On revient ce matin sur les informations du journal le Monde qui s’appuie sur les témoignages de policiers et gendarmes membres du groupe de sécurité de la présidence, le GSPR.

Et ce qu’ils racontent est plutôt édifiant. Il y a cette balle tirée par accident dans les toilettes de l’Elysée .

Un policier réputé pour avoir la gâchette facile ou en tout cas peu précise, un autre dont on dit qu’il serait porté sur la boisson.

Un troisième qui serait psychologiquement fragile , réintégré dans l’équipe après avoir été mis de côté.

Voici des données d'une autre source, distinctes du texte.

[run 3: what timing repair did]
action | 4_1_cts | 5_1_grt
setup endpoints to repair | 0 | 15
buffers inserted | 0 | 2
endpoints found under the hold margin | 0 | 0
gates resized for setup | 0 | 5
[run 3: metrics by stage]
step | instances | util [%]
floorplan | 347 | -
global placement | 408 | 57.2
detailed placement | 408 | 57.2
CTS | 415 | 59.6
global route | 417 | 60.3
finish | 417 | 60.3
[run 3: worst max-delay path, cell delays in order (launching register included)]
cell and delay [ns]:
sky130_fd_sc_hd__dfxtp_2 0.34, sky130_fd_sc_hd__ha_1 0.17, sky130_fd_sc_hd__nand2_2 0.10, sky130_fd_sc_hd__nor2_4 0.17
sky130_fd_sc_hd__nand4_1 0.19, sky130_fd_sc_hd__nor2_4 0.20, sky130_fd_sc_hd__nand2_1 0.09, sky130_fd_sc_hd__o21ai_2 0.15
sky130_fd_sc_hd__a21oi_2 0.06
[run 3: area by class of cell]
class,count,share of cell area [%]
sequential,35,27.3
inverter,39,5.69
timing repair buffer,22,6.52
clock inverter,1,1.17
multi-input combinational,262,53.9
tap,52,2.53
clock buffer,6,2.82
==> config.mk <==
export PLATFORM = sky130hd
export DESIGN_NAME = ciu_issue_arbiter
export DESIGN_NICKNAME = d
export VERILOG_FILES = /design/src/rtl/ciu_issue_arbiter.sv
export SDC_FILE = /design/constraint.sdc
export NUM_CORES = 1
export LEC_CHECK = 0
export CELL_PAD_IN_SITES_DETAIL_PLACEMENT = 1
export CELL_PAD_IN_SITES_GLOBAL_PLACEMENT = 2
export CORE_UTILIZATION = 19
export DETAILED_ROUTE_END_ITERATION = 10
export PLACE_DENSITY = 0.82
export SLEW_MARGIN = 25
export SYNTH_ARGS = -nofsm -noshare
export SYNTH_HDL_FRONTEND = slang
export SYNTH_SLANG_ARGS = --single-unit
==> constraint.sdc <==
create_clock -name clk -period 1.8 [get_ports clk]
set_input_delay 0.18 -clock clk [delete_from_list [all_inputs] [get_ports clk]]
set_output_delay 0.18 -clock clk [all_outputs]
set_load 0.005 [all_outputs]
==> src/rtl/ciu_issue_arbiter.sv <==
// ============================================================================
// Module   : ciu_issue_arbiter
// Brief    : Round-robin sharing of one CIU between two requesters, single op
//            in flight, opcode range check, fixed-latency result capture.
//            Optional CIU_ARB_PERF_EN adds the 16-bit issue_cnt port/counter.
// Revision : 1.0 - initial release
// ============================================================================
`default_nettype none

module ciu_issue_arbiter #(
    parameter int DW      = 19,
    parameter int OPW     = 4,
    parameter int LATENCY = 1
) (
    input  logic           clk,
    input  logic           rst_n,
    input  logic           req0_valid,
    output logic           req0_ready,
    input  logic [OPW-1:0] req0_op,
    input  logic [DW-1:0]  req0_a,
    input  logic [DW-1:0]  req0_b,
    input  logic           req1_valid,
    output logic           req1_ready,
    input  logic [OPW-1:0] req1_op,
    input  logic [DW-1:0]  req1_a,
    input  logic [DW-1:0]  req1_b,
    output logic           rsp_valid,
    input  logic           rsp_ready,
    output logic           rsp_id,
    output logic [DW-1:0]  rsp_data,
    output logic           rsp_err,
    output logic [OPW-1:0] ciu_opcode,
    output logic [DW-1:0]  ciu_r1,
    output logic [DW-1:0]  ciu_r2,
    input  logic [DW-1:0]  ciu_result,
`ifdef CIU_ARB_PERF_EN
    output logic [15:0]    issue_cnt,
`endif
    output logic           busy
);

    localparam logic [OPW-1:0] C_OP_MAX  = OPW'(7);
    localparam logic [3:0]     C_LAT_M1  = 4'(LATENCY - 1);

    typedef enum logic [1:0] {
        S_IDLE  = 2'd0,
        S_ISSUE = 2'd1,
        S_WAIT  = 2'd2,
        S_RESP  = 2'd3
    } state_t;

    state_t         r_state;
    state_t         w_state_nxt;
    logic           r_rr_ptr;
    logic           r_gnt_seen;
    logic [OPW-1:0] r_op;
    logic [DW-1:0]  r_a;
    logic [DW-1:0]  r_b;
    logic [DW-1:0]  r_data;
    logic           r_id;
    logic           r_err;
    logic [3:0]     r_cnt;

    logic           w_win;
    logic           w_accept;
    logic           w_op_ok;
    logic [OPW-1:0] w_sel_op;
    logic [DW-1:0]  w_sel_a;
    logic [DW-1:0]  w_sel_b;

    // Until the first grant req0 is preferred; afterwards the last granted loses ties.
    always_comb begin
        w_win = req1_valid;
        if (req0_valid && req1_valid) begin
            w_win = r_gnt_seen ? ~r_rr_ptr : 1'b0;
        end
    end

    assign w_accept   = (r_state == S_IDLE) && (req0_valid || req1_valid);
    assign req0_ready = w_accept && !w_win;
    assign req1_ready = w_accept && w_win;
    assign w_sel_op   = w_win ? req1_op : req0_op;
    assign w_sel_a    = w_win ? req1_a  : req0_a;
    assign w_sel_b    = w_win ? req1_b  : req0_b;
    assign w_op_ok    = (w_sel_op != '0) && (w_sel_op <= C_OP_MAX);

    always_ff @(posedge clk or negedge rst_n) begin
        if (!rst_n) begin
            r_state <= S_IDLE;
        end else begin
            r_state <= w_state_nxt;
        end
    end

    always_comb begin
        w_state_nxt = r_state;
        ciu_opcode  = '0;
        case (r_state)
            S_IDLE: begin
                if (w_accept) begin
                    w_state_nxt = w_op_ok ? S_ISSUE : S_RESP;
                end
            end
            S_ISSUE: begin
                ciu_opcode  = r_op;
                w_state_nxt = S_WAIT;
            end
            S_WAIT: begin
                if (r_cnt == 4'd0) begin
                    w_state_nxt = S_RESP;
                end
            end
            S_RESP: begin
                if (rsp_ready) begin
                    w_state_nxt = S_IDLE;
                end
            end
            default: w_state_nxt = S_IDLE;
        endcase
    end

    always_ff @(posedge clk or negedge rst_n) begin
        if (!rst_n) begin
            r_rr_ptr   <= 1'b0;
            r_gnt_seen <= 1'b0;
            r_op       <= '0;
            r_a        <= '0;
            r_b        <= '0;
            r_id       <= 1'b0;
            r_err      <= 1'b0;
            r_data     <= '0;
            r_cnt      <= 4'd0;
        end else begin
            if (w_accept) begin
                r_op       <= w_sel_op;
                r_a        <= w_sel_a;
                r_b        <= w_sel_b;
                r_id       <= w_win;
                r_rr_ptr   <= w_win;
                r_gnt_seen <= 1'b1;
                r_err      <= !w_op_ok;
                r_data     <= '0;
            end
            if (r_state == S_ISSUE) begin
                r_cnt <= C_LAT_M1;
            end else if (r_state == S_WAIT) begin
                if (r_cnt == 4'd0) begin
                    r_data <= ciu_result;
                end else begin
                    r_cnt <= r_cnt - 4'd1;
                end
            end
        end
    end

`ifdef CIU_ARB_PERF_EN
    logic [15:0] r_issue_cnt;

    always_ff @(posedge clk or negedge rst_n) begin
        if (!rst_n) begin
            r_issue_cnt <= 16'd0;
        end else if (r_state == S_ISSUE) begin
            r_issue_cnt <= r_issue_cnt + 16'd1;
        end
    end

    assign issue_cnt = r_issue_cnt;
`endif

    assign rsp_valid = (r_state == S_RESP);
    assign rsp_id    = r_id;
    assign rsp_data  = r_data;
    assign rsp_err   = r_err;
    assign ciu_r1    = r_a;
    assign ciu_r2    = r_b;
    assign busy      = (r_state != S_IDLE);

endmodule

`default_nettype wire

Ajoutez à cela l’emploi de chauffeurs non habilités à la conduite rapide: imaginez qu’on attaque la voiture présidentielle à la kalachnikov ils ne sauraient pas quoi faire, souligne un fonctionnaire de la sécurité

On se souvient pourtant de l’attentat du petit Clamart contre la voiture du général De Gaulle dont heureusement le chauffeur lui était aguerri.

La sécurité du président connaîtrait un certain nombre de failles, un manque global de précautions que conteste les responsables du GSPR.

Ce qui est vrai explique Le Monde c’est que contrairement aux Etats-Unis où la sécurité commande au Président, en France le Président fait ce qu’il veut : il peut aller vers la foule, serrer les mains ou s’échapper discrètement de l’Elysée….

Ce qui ne facilite pas le travail des Cruchot comme on appelle paraît-il les gendarmes de la présidence.